Computational characterization and expression profile of MTP1 gene associated with zinc homeostasis across dicot plant species

Abstract

This study characterizes different MTP1 (metal tolerance protein)/ZAT (zinc transporter) homologs involved in zinc (Zn) homeostasis in plants. BLAST analysis of AtMTP1 protein against 15 plant species showed 21 MTP1 homologs. These MTP1 protein homologs generally contain ~400 residues, six transmembrane helices and cation transmembrane transporter activity (GO:0008324), which can be utilized in predicting Zn uptake and tolerance mechanisms. These MTP1 genes having 1 exon are located on chromosomes 2, 7, and 14. Motifs contain conserved sequences of 41–50 residues belonging to the cation efflux family, which may help target binding sites and transcription factors. Further, AtMTP1 shows close similarities with Glycine max and Medicago trunculata. Interactome analysis suggests the association of AtMTP1 with cadmium/zinc-transporting ATPase and ZIP metal ion transporter. The AtMTP1 network is predominantly connected to cadmium/zinc-transporting ATPase (heavy metal ATPase 2, HMA2; heavy metal ATPase 3, HMA3; heavy metal ATPase 4, HMA4), cation efflux protein (MTP11), and metal tolerance protein C3 (AT4G58060).
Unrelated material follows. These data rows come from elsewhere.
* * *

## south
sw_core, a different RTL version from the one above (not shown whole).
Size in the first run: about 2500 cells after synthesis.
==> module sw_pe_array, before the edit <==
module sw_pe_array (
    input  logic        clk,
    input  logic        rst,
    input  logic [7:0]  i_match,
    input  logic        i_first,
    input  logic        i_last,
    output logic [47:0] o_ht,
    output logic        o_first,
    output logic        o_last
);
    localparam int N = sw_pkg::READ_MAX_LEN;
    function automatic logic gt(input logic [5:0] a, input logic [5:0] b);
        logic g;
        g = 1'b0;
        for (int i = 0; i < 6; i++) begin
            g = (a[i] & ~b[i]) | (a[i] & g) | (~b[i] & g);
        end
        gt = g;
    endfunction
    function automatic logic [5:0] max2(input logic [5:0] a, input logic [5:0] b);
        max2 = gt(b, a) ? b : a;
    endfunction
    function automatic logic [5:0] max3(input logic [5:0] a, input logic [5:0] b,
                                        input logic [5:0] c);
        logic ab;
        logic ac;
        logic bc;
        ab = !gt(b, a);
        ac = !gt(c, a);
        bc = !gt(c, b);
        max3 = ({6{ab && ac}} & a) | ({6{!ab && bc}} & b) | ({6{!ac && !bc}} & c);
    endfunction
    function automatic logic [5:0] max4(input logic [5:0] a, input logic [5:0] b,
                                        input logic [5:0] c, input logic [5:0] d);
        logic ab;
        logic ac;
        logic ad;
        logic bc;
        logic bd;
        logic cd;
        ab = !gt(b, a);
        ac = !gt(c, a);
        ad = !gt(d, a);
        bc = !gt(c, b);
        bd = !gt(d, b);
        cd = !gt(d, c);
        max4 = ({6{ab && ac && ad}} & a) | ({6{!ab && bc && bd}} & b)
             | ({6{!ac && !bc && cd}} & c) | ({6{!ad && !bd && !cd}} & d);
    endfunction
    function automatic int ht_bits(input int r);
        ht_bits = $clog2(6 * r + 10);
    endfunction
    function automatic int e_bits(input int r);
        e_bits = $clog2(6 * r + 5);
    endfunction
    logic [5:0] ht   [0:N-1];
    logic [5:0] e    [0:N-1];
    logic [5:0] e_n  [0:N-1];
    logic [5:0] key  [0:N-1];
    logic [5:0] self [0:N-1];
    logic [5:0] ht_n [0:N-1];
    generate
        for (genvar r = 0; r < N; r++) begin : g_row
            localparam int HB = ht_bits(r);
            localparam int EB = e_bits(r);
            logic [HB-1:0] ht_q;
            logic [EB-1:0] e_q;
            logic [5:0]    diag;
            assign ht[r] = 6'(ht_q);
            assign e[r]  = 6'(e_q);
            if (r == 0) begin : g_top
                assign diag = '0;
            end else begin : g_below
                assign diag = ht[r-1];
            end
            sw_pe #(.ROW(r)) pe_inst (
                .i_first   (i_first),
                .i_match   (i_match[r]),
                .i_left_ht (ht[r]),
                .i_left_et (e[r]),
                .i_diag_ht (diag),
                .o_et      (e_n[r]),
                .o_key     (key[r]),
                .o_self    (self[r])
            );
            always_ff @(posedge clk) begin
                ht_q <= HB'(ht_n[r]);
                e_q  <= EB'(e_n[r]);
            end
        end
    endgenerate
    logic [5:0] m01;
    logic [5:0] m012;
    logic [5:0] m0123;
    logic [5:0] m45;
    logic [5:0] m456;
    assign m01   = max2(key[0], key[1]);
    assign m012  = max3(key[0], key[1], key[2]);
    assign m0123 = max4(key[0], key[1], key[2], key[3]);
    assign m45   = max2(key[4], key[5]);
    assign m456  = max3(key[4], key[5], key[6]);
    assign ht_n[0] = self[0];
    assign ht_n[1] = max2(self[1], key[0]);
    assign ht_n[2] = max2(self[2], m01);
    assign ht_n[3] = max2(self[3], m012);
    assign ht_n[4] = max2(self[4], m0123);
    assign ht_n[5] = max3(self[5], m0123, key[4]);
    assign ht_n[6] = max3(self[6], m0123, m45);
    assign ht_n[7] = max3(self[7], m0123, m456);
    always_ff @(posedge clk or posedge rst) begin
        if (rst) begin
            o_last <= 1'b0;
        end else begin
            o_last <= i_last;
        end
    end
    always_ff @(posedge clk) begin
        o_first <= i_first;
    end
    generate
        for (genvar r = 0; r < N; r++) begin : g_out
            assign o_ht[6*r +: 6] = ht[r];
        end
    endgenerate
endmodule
The Genevestigator predicts the high expression potential of AtMTP1 in the apical root during senescence, seedling, and bolting stages in an association with 11 co-expressed genes, mainly linked to estradiol toxicity and heat stress. Besides, AtMTP1 protein homologs possess conserved N-glyco motifs and physicochemical properties. The similarity and interactions of AtMTP1 gene with other genes suggest that Zn homeostasis in plants is associated with the regulation of different genes. These findings may advance our understanding to further develop plants capable of maintaining Zn homeostasis under adverse conditions.